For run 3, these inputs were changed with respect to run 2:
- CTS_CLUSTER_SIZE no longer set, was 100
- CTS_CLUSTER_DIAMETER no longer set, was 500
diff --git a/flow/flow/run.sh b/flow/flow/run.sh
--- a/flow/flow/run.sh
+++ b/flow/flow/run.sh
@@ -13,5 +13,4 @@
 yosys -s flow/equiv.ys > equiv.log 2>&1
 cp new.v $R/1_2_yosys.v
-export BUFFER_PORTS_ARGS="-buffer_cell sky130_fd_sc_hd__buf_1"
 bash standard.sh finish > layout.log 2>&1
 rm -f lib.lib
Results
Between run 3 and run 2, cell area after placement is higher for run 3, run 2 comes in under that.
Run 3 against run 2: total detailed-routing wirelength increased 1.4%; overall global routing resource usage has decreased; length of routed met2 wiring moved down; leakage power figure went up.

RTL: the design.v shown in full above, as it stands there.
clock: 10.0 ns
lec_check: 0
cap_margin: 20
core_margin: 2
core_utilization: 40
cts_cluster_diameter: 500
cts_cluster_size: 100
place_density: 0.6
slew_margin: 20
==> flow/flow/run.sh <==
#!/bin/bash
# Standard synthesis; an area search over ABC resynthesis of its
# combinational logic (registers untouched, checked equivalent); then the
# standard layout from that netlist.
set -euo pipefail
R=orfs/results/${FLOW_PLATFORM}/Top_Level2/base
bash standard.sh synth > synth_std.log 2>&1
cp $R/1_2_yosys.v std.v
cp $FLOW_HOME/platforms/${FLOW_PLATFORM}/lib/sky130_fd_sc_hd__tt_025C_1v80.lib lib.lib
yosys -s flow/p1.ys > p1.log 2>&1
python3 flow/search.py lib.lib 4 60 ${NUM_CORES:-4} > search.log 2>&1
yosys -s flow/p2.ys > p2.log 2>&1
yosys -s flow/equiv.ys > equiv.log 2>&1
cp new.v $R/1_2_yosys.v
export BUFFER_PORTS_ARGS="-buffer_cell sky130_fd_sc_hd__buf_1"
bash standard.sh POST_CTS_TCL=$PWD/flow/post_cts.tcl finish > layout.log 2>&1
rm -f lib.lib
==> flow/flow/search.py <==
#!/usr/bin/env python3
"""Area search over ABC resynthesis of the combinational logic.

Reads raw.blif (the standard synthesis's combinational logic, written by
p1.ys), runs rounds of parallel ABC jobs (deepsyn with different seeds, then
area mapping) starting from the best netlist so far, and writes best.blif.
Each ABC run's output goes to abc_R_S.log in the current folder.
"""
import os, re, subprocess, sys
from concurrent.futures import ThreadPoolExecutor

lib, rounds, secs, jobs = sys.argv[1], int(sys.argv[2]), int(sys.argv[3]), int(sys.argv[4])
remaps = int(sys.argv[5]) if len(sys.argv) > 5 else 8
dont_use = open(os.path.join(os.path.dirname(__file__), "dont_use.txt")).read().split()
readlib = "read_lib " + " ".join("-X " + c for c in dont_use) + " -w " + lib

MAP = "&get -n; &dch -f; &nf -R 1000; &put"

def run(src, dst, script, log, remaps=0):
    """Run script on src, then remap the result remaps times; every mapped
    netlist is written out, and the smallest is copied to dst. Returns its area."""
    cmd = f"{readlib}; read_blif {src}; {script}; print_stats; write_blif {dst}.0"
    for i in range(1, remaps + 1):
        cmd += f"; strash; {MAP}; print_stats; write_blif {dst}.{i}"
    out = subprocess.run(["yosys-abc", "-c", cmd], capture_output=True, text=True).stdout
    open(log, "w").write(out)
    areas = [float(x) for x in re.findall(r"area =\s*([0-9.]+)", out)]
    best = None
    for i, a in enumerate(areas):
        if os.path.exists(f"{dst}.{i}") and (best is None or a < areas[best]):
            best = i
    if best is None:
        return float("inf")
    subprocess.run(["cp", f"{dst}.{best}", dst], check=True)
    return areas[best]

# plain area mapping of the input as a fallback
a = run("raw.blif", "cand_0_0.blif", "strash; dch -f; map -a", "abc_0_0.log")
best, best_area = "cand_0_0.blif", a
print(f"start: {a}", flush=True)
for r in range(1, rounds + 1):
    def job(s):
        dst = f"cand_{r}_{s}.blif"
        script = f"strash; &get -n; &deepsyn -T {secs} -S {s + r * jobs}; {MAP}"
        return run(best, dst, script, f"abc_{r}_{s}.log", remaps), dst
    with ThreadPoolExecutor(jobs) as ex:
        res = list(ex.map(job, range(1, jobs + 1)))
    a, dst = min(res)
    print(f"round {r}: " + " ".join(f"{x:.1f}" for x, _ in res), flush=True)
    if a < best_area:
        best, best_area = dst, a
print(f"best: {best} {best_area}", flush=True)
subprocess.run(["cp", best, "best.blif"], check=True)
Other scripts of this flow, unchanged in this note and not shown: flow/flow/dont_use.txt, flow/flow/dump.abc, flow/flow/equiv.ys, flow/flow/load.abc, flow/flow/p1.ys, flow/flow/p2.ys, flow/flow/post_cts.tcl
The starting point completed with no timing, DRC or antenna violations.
What follows belongs to an exercise in optimizing a design on an open flow for small area; a production flow would make more cautious choices. Function was checked by simulation only, so behaviour that the tests miss may differ from the original. No activity file was given, so power comes from the tool's default toggle rates.

Design Final, start of the top module:
module Final(CLK,rst,keyRows,keyCols,display8,bitchoose);
input CLK;
input rst;
input[3:0] keyRows;
output[3:0] keyCols;
output[7:0] display8;
output[3:0] bitchoose;
reg [7:0] c1;
wire [7:0] q1 = c1 ^ 8'haa;
wire en1 = (~q1[0] & q1[1] & q1[2] & q1[3] & ~q1[4] & q1[6] & q1[7]);
always @(posedge CLK)
	if (rst) c1 <= 8'd106 ^ 8'haa;
	else c1 <= {q1[6:0], q1[7] ^ q1[0] ^ (q1[1] & q1[3])} ^ 8'haa;
reg [6:0] c2;
wire [6:0] q2 = c2 ^ 7'h2a;
wire en2 = (~q2[0] & ~q2[2] & q2[3] & ~q2[4] & ~q2[6]);
always @(posedge CLK)
	if (rst) c2 <= 7'd71 ^ 7'h2a;
	else c2 <= {q2[5:0], q2[6] ^ (q2[0] & q2[3])} ^ 7'h2a;
reg [1:0] ks;
wire B = |keyRows;
always @(posedge CLK)
	if (rst) ks <= 2'b00;
	else if (en1 && !B) ks <= {ks[0], ~ks[1]};
wire c3 = ~ks[1] & ~ks[0], cc2 = ~ks[1] & ks[0], cc1 = ks[1] & ks[0], c0 = ks[1] & ~ks[0];
assign keyCols = {c3, cc2, cc1, c0};
reg p, A;
always @(posedge CLK)
	if (rst) begin p <= 1'b0; A <= 1'b0; end
	else if (en1) begin p <= B; A <= B & p; end
wire r3 = keyRows == 4'b1000, r2 = keyRows == 4'b0100, r1 = keyRows == 4'b0010, r0 = keyRows == 4'b0001;
wire kS  = A & r0 & cc2;
wire kSR = A & r0 & ks[0];
wire kT  = A & r0 & c0;
wire kD  = A & ((r3 | r2 | r1) & ~c0 | r0 & c3);
wire kN  = ~(kD | kSR | kT);
wire [3:0] dig = {r1 & ~c3, r2 | r1 & c3, r3 & ~c3 | r2 & cc1 | r1 & c3, r3 & ~cc2 | r2 & cc2 | r1 & ~cc2};
wire ge5 = r2 & ~c3 | r1;
wire [3:1] mu = {r2 & c3 | r1 & cc1, r3 & cc2 | r3 & cc1 | r1 & c3 | r1 & cc2, r3 & c3 | r3 & cc1 | r2 & cc1 | r1 & cc2};
reg x, y, z;
reg [8:0] M;       
reg [3:0] a;       
reg [1:0] Lh;      
reg [3:0] Ll;      
wire isS0 = x & ~y, isS4 = x & y, isS1 = ~x & y, isS2 = ~x & ~y & ~z, isS3 = ~x & ~y & z;
  ...
For scale: ~240 cells after synthesis, about 22 I/O pins.
export LEC_CHECK = 0
export ABC_AREA = 1
export CAP_MARGIN = 20
export CORE_AREA = 2.3 2.72 57.04 57.12
export DIE_AREA = 0 0 59.415 59.415
export SLEW_MARGIN = 20
create_clock -name core_clock -period 10.0 [get_ports {CLK}]
standard.sh (not shown) runs the stock make flow with config.mk's settings and CLKGATE_MAP_FILE= SYNTH_SCRIPT=/design/flow/synth_recipe.tcl, a recipe that flattens the netlist after the stock synthesis.
==> flow/flow/run.sh <==
#!/bin/bash
# Own layout flow: the standard synthesis; then its combinational logic re-mapped by ABC with
# several area scripts, keeping the smallest netlist (flip-flops stay as the standard synthesis
# made them); then the standard layout steps, with buf_1 cells as the port buffers.
set -euo pipefail
W=$(pwd)
LIB=$FLOW_HOME/platforms/sky130hd/lib/sky130_fd_sc_hd__tt_025C_1v80.lib
R=$W/orfs/results/$FLOW_PLATFORM/Final/base
YOSYS=${YOSYS_EXE:-$FLOW_HOME/../tools/install/yosys/bin/yosys}
[ -x "$YOSYS" ] || YOSYS=yosys

bash standard.sh synth > synth_standard.log 2>&1
python3 flow/mkcells.py "$LIB" cells.v > mkcells.log 2>&1
cp "$R/1_2_yosys.v" 1_2_yosys.standard.v
best=""; bestarea=""
for s in flow/s*.abc; do
  n=$(basename "$s" .abc)
  LIB="$LIB" CELLS=cells.v NETIN=1_2_yosys.standard.v NETOUT=resynth_$n.v TOP="$FLOW_TOP" \
    ABCSCRIPT="$s" "$YOSYS" -c flow/resynth.tcl > resynth_$n.log 2>&1 || continue
  area=$(grep 'Chip area' resynth_$n.log | tail -1 | sed 's/.*: //')
  echo "$n $area" >> resynth_areas.log
  if [ -z "$best" ] || awk "BEGIN{exit !($area < $bestarea)}"; then best=$n; bestarea=$area; fi
done
echo "chosen $best $bestarea" >> resynth_areas.log
cp resynth_$best.v "$R/1_2_yosys.v"
rm -f "$R/1_synth.odb" "$R/1_synth.sdc"
bash standard.sh "BUFFER_PORTS_ARGS=-buffer_cell sky130_fd_sc_hd__buf_1" finish > layout.log 2>&1
==> flow/flow/s6_2.abc <==
strash
&get -n
&deepsyn -T 20 -S 2
&put
dch -f
amap
mfs2
strash
dch -f
amap
topo
==> flow/flow/s6_3.abc <==
strash
&get -n
&deepsyn -T 20 -S 3
&put
dch -f
amap
mfs2
strash
dch -f
amap
topo
==> flow/flow/s6_4.abc <==
strash
&get -n
&deepsyn -T 20 -S 4
&put
dch -f
amap
mfs2
strash
dch -f
amap
topo
Other scripts of this flow, unchanged in this note and not shown: flow/flow/mkcells.py, flow/flow/resynth.tcl, flow/flow/s1.abc, flow/flow/s2.abc, flow/flow/s3.abc, flow/flow/s4.abc, flow/flow/s5.abc, flow/flow/s6.abc, flow/flow/s7.abc
The starting point finished with timing, DRC and antenna clean.
Next try:
--- a/flow/flow/run.sh
+++ b/flow/flow/run.sh
@@ -27 +27,2 @@
-bash standard.sh "BUFFER_PORTS_ARGS=-buffer_cell sky130_fd_sc_hd__buf_1" finish > layout.log 2>&1
+bash standard.sh "BUFFER_PORTS_ARGS=-buffer_cell sky130_fd_sc_hd__buf_1" \
+  "CTS_ARGS=-sink_clustering_enable -repair_clock_nets -dont_use_dummy_load" finish > layout.log 2>&1
GPL_TIMING_DRIVEN = 0   (was not set)
- synthesized cell count stays the same
- via count shrinks by 1.9%
- total power shrinks by 8.0%
- first-iteration DRC count shrinks by about 46%
- global-route usage shrinks by 0.33 points
- die area does not change
- worst hold slack is about the same
- area after synthesis stays the same
- final area shrinks by 1.9%
- combinational power is about the same
- worst setup slack gets worse by 0.30 ns
Next try:
--- a/flow/flow/run.sh
+++ b/flow/flow/run.sh
@@ -27,2 +27 @@
-bash standard.sh "BUFFER_PORTS_ARGS=-buffer_cell sky130_fd_sc_hd__buf_1" \
-  "CTS_ARGS=-sink_clustering_enable -repair_clock_nets -dont_use_dummy_load" finish > layout.log 2>&1
+bash standard.sh "BUFFER_PORTS_ARGS=-buffer_cell sky130_fd_sc_hd__buf_1" finish > layout.log 2>&1
CORE_AREA = not set   (was 2.3 2.72 57.04 57.12)
CORE_MARGIN = 2   (was not set)
CORE_UTILIZATION = 70   (was not set)
CTS_CLUSTER_SIZE = 10   (was not set)
DIE_AREA = not set   (was 0 0 59.415 59.415)
GPL_TIMING_DRIVEN = not set   (was 0)
removed: flow/flow/s6_2.abc
removed: flow/flow/s6_3.abc
removed: flow/flow/s6_4.abc
Cell area is higher by 2.5%.
Cell count is higher by about 0.7%.
Core utilization is higher by 7.8 points.
Count of clock-buffer cells in the layout is higher by 3.
Global-route usage is higher by 4.2 points.
Combinational power is higher by 23%.
Setup slack improves by 0.14 ns.
Total power is higher by 17%.
Clock power is higher by 63%.

static timing again, ports no longer ideal:
The results above use ideal ports. As a check the final layouts listed here were re-extracted and re-timed, cells and wires unchanged.
Step 1: set_driving_cell puts a clkbuf_16 on CLK and a buf_2 on each other input, an assumption about the parent block.
Step 2, shift: input delay + t, output delay - t, t = (earliest + latest rising clock arrival at the registers) / 2. This alone moves slack from input paths to output paths.
Three values: ideal, step 1, step 2; two values: the first two.
run | t, ns | setup WS [ns] | worst setup path at the end | worst data-port slew with drivers (ns)
the first run | 0.364 | 5.086 / 5.088 / 4.723 | input to register | 0.03
the second run | 0.358 | 4.787 / 4.787 / 4.429 | input to register | 0.03
the third run | 0.371 | 4.928 / 4.930 / 4.558 | input to register | 0.03
After both steps every run listed still meets setup and hold. The setup slack of the third run, which loses most, moves by +0.002 ns with the drivers and by -0.370 ns with both steps.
____________
▶ **ASSIGNMENT**
Leave out every line above except those from the line with "return areas[best]" up to and including the line with "for r in range(1, rounds", and copy those exactly.

▶ **COMPLETED TASK**
    return areas[best]

# plain area mapping of the input as a fallback
a = run("raw.blif", "cand_0_0.blif", "strash; dch -f; map -a", "abc_0_0.log")
best, best_area = "cand_0_0.blif", a
print(f"start: {a}", flush=True)
for r in range(1, rounds + 1):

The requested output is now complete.